Since in vitro metal reconstitution was not successful for the human enzyme, we attempted to add zinc ions to the M9 medium at various concentrations prior to induction of the cells. The enzyme isolated in this set of experiments contained different amount of naturally incorporated zinc ion during protein synthesis. Fig. 1 shows that the activity of hACMSD is proportional to the zinc content of the enzyme. These results suggest that hACMSD is a zinc-dependent metalloenzyme. Zn-hACMSD yielded steady-state kinetic parameters similar to those of Zn2+-containing pfACMSD.31 A kcat value of 4.8 s−1 was measured for hACMSD with 64.4% zinc ion occupancy. This value is anticipated to be 7.5 s−1 with a fully-loaded zinc ion. The Km (5.8 μM) and the kcat (7.5 s−1) values of hACMSD are comparable to the Km (9.6 μM) and the kcat (6.5 s−1) reported for Zn-pfACMSD with ca. 80% zinc occupancy.31

Figure 1.

Figure 1

The specific catalytic activity of hACMSD as a function of Zn content in the protein. The variation of Zn content was achieved by growing cells in M9 minimum medium supplemented with 0 – 500 μM concentrations of ZnCl2.

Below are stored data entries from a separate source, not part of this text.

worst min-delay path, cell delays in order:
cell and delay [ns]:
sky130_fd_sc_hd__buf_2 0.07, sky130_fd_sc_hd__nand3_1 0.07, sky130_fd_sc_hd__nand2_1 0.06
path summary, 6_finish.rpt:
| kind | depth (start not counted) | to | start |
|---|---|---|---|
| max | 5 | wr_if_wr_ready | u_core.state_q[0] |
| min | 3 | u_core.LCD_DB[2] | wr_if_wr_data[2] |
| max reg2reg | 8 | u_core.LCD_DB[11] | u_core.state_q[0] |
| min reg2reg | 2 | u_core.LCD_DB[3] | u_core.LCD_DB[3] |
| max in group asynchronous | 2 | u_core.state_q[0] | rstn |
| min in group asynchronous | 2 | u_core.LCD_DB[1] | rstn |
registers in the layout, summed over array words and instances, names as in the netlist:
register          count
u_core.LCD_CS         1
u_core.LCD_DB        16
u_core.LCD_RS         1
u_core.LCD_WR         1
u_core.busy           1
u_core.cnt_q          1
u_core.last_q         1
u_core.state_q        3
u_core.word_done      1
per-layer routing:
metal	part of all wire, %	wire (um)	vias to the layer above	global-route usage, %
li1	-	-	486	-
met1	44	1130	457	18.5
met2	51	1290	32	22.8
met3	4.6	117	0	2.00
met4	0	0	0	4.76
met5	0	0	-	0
<file path="src/rtl/o_feature_store.sv">
// o_feature_store: write-back engine. On a store command it reads a run of
// words from one local feature bank (1-cycle read latency), buffers them in a
// 2-entry FIFO and streams them onto the external bus with incrementing
// addresses. The completion pulse goes back to the control FSM.
//
// External handshake: o_wr_en is valid, i_wr_ready is ready. A word moves on
// every cycle where both are high; while o_wr_en is high and i_wr_ready is low,
// o_data and o_addr hold. Valid never depends on ready, so no combinational
// loop exists through the sink.
module o_feature_store #(
    parameter int DATA_BUS_WIDTH   = 128,
    parameter int LOCAL_ADDR_WIDTH = 8,
    parameter int EXT_ADDR_WIDTH   = 16,
    parameter int CNT_WIDTH        = 8
) (
    input  logic                        clk,
    input  logic                        rst,
    input  logic                        store_enable,
    input  logic [LOCAL_ADDR_WIDTH-1:0] src_addr,
    input  logic [EXT_ADDR_WIDTH-1:0]   dst_addr,
    input  logic [CNT_WIDTH-1:0]        store_counter,
    input  logic                        mem_sel,
    output logic                        mem_rd_en_0,
    output logic [LOCAL_ADDR_WIDTH-1:0] mem_rd_addr_0,
    input  logic [DATA_BUS_WIDTH-1:0]   mem_rd_data_0,
    output logic                        mem_rd_en_1,
    output logic [LOCAL_ADDR_WIDTH-1:0] mem_rd_addr_1,
    input  logic [DATA_BUS_WIDTH-1:0]   mem_rd_data_1,
    output logic [DATA_BUS_WIDTH-1:0]   o_data,
    output logic [EXT_ADDR_WIDTH-1:0]   o_addr,
    output logic                        o_wr_en,
    input  logic                        i_wr_ready,
    output logic                        busy,
    output logic                        done,
    output logic [1:0]                  o_state
);

    typedef enum logic [1:0] {
        S_IDLE = 2'd0,
        S_RUN  = 2'd1,
        S_FIN  = 2'd2
    } state_t;

    state_t                      r_state;
    state_t                      w_next_state;

    logic                        r_bank;
    logic [LOCAL_ADDR_WIDTH-1:0] r_rd_addr;
    logic [EXT_ADDR_WIDTH-1:0]   r_wr_addr;
    logic [CNT_WIDTH-1:0]        r_issue_left;
    logic [CNT_WIDTH-1:0]        r_xfer_left;
    logic                        r_inflight;

    logic [DATA_BUS_WIDTH-1:0]   r_fifo [0:1];
    logic                        r_head;
    logic                        r_tail;
    logic [1:0]                  r_count;

    logic                        w_pop;
    logic [2:0]                  w_occ_after;
    logic                        w_issue;
    logic                        w_last_xfer;
    logic [DATA_BUS_WIDTH-1:0]   w_rd_data;

    // The FIFO can only be non-empty in RUN, so a pop implies RUN.
    assign w_pop       = (r_count != 2'd0) && i_wr_ready;
    // Buffered plus in-flight words after this cycle's pop; a new read is
    // allowed only if its returning word still fits in the two entries.
    // Counting the same-cycle pop is what sustains one word per cycle.
    assign w_occ_after = {1'b0, r_count} + {2'b00, r_inflight} - {2'b00, w_pop};
    assign w_issue     = (r_state == S_RUN) && (r_issue_left != '0) &&
                         (w_occ_after < 3'd2);
    assign w_last_xfer = w_pop && (r_xfer_left == CNT_WIDTH'(1));
    assign w_rd_data   = r_bank ? mem_rd_data_1 : mem_rd_data_0;

    // Only the latched bank sees a read; the other bank's port stays at zero.
    assign mem_rd_en_0   = w_issue && !r_bank;
    assign mem_rd_en_1   = w_issue && r_bank;
    assign mem_rd_addr_0 = (w_issue && !r_bank) ? r_rd_addr : '0;
    assign mem_rd_addr_1 = (w_issue && r_bank)  ? r_rd_addr : '0;

    assign o_wr_en = (r_count != 2'd0);
    assign o_data  = r_fifo[r_head];
    assign o_addr  = r_wr_addr;
    assign busy    = (r_state == S_RUN);
    assign done    = (r_state == S_FIN);
    assign o_state = r_state;

    // State register.
    always_ff @(posedge clk or negedge rst) begin
        if (!rst) begin
            r_state <= S_IDLE;
        end else begin
            r_state <= w_next_state;
        end
    end

    // Next state: start on a command, finish on the last bus transfer.
    always_comb begin
        w_next_state = r_state;
        case (r_state)
            S_IDLE: begin
                if (store_enable) begin
                    w_next_state = (store_counter == '0) ? S_FIN : S_RUN;
                end
            end
            S_RUN: begin
                if (w_last_xfer) begin
                    w_next_state = S_FIN;
                end
            end
            S_FIN:   w_next_state = S_IDLE;
            default: w_next_state = S_IDLE;
        endcase
    end

    // Command latch plus read-side and write-side address/count tracking.
    always_ff @(posedge clk or negedge rst) begin
        if (!rst) begin
            r_bank       <= 1'b0;
            r_rd_addr    <= '0;
            r_wr_addr    <= '0;
            r_issue_left <= '0;
            r_xfer_left  <= '0;
            r_inflight   <= 1'b0;
        end else begin
            r_inflight <= w_issue;
            if ((r_state == S_IDLE) && store_enable) begin
                r_bank       <= mem_sel;
                r_rd_addr    <= src_addr;
                r_wr_addr    <= dst_addr;
                r_issue_left <= store_counter;
                r_xfer_left  <= store_counter;
            end else begin
                if (w_issue) begin
                    r_rd_addr    <= r_rd_addr + LOCAL_ADDR_WIDTH'(1);
                    r_issue_left <= r_issue_left - CNT_WIDTH'(1);
                end
                if (w_pop) begin
                    r_wr_addr   <= r_wr_addr + EXT_ADDR_WIDTH'(1);
                    r_xfer_left <= r_xfer_left - CNT_WIDTH'(1);
                end
            end
        end
    end

    // 2-entry FIFO: capture read data the cycle after rd_en, pop on transfer.
    always_ff @(posedge clk or negedge rst) begin
        if (!rst) begin
            r_fifo[0] <= '0;
            r_fifo[1] <= '0;
            r_head    <= 1'b0;
            r_tail    <= 1'b0;
            r_count   <= 2'd0;
        end else begin
            if (r_inflight) begin
                r_fifo[r_tail] <= w_rd_data;
                r_tail         <= ~r_tail;
            end
            if (w_pop) begin
                r_head <= ~r_head;
            end
            case ({r_inflight, w_pop})
                2'b10:   r_count <= r_count + 2'd1;
                2'b01:   r_count <= r_count - 2'd1;
                default: r_count <= r_count;
            endcase
        end
    end

endmodule
</file>
$ cat config.mk
export PLATFORM = sky130hd
export DESIGN_NAME = adsr_scheduler
export DESIGN_NICKNAME = d
export VERILOG_FILES = /design/src/rtl/env_pkg.sv /design/src/rtl/env_step.sv /design/src/rtl/adsr_scheduler.sv
export SDC_FILE = /design/constraint.sdc
export NUM_CORES = 1
export LEC_CHECK = 0
export BUFFER_PORTS_ARGS = -buffer_cell sky130_fd_sc_hd__buf_2
export CAP_MARGIN = 20
export CORE_ASPECT_RATIO = 1.25
export CORE_UTILIZATION = 30
export CTS_CLUSTER_SIZE = 30
export DETAILED_ROUTE_END_ITERATION = 8
export HOLD_SLACK_MARGIN = 0.08
export PLACE_DENSITY_LB_ADDON = 0.08
export SLEW_MARGIN = 20
export SYNTH_ARGS = -nofsm -noshare
export SYNTH_HDL_FRONTEND = slang
export SYNTH_SLANG_ARGS = --single-unit
$ cat constraint.sdc
create_clock -name clk_i -period 4.5 [get_ports clk_i]
set_input_delay 0.225 -clock clk_i [delete_from_list [all_inputs] [get_ports clk_i]]
set_output_delay 0.225 -clock clk_i [all_outputs]
set_load 0.01 [all_outputs]
$ cat src/rtl/env_pkg.sv
// Shared types and constants for the ADSR envelope scheduler.
package env_pkg;

  typedef enum logic [1:0] {
    PH_IDLE,
    PH_ATTACK,
    PH_DECAY_SUS,
    PH_RELEASE
  } env_phase_e;

  localparam int unsigned RATE_CNT_W = 11;

  // Sample ticks per one-level envelope step, indexed by the 4-bit rate field.
  localparam logic [RATE_CNT_W-1:0] RATE_LUT [16] = '{
    11'd1,   11'd2,   11'd4,    11'd6,    11'd9,    11'd14,   11'd17,   11'd20,
    11'd25,  11'd62,  11'd125,  11'd200,  11'd250,  11'd750,  11'd1250, 11'd2000
  };

  function automatic logic [7:0] sustain_level(input logic [3:0] s);
    return {4'b0000, s} * 8'd17;
  endfunction

endpackage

When hACMSD was diluted from 800 μM to 200 nM, it lost 90% of activity after 4 h (Fig. 2). Since proteins prefer to form higher oligomer state at higher concentration, the hACMSD dimer will start to dissociate once its concentration drops. Losing catalytic activity after dilution implies that hACMSD is unlikely to be active in the monomeric state. Similar observations have been reported for the bacterial ACMSD.26

Figure 2.

Figure 2

The catalytic activity of hACMSD decays after dilution, indicating that hACMSD has better activity at higher oligomerization state. The relative activity of concentrated and diluted samples was measured under the same conditions as described in the text. The experimental data was fitted with first exponential decay (red line).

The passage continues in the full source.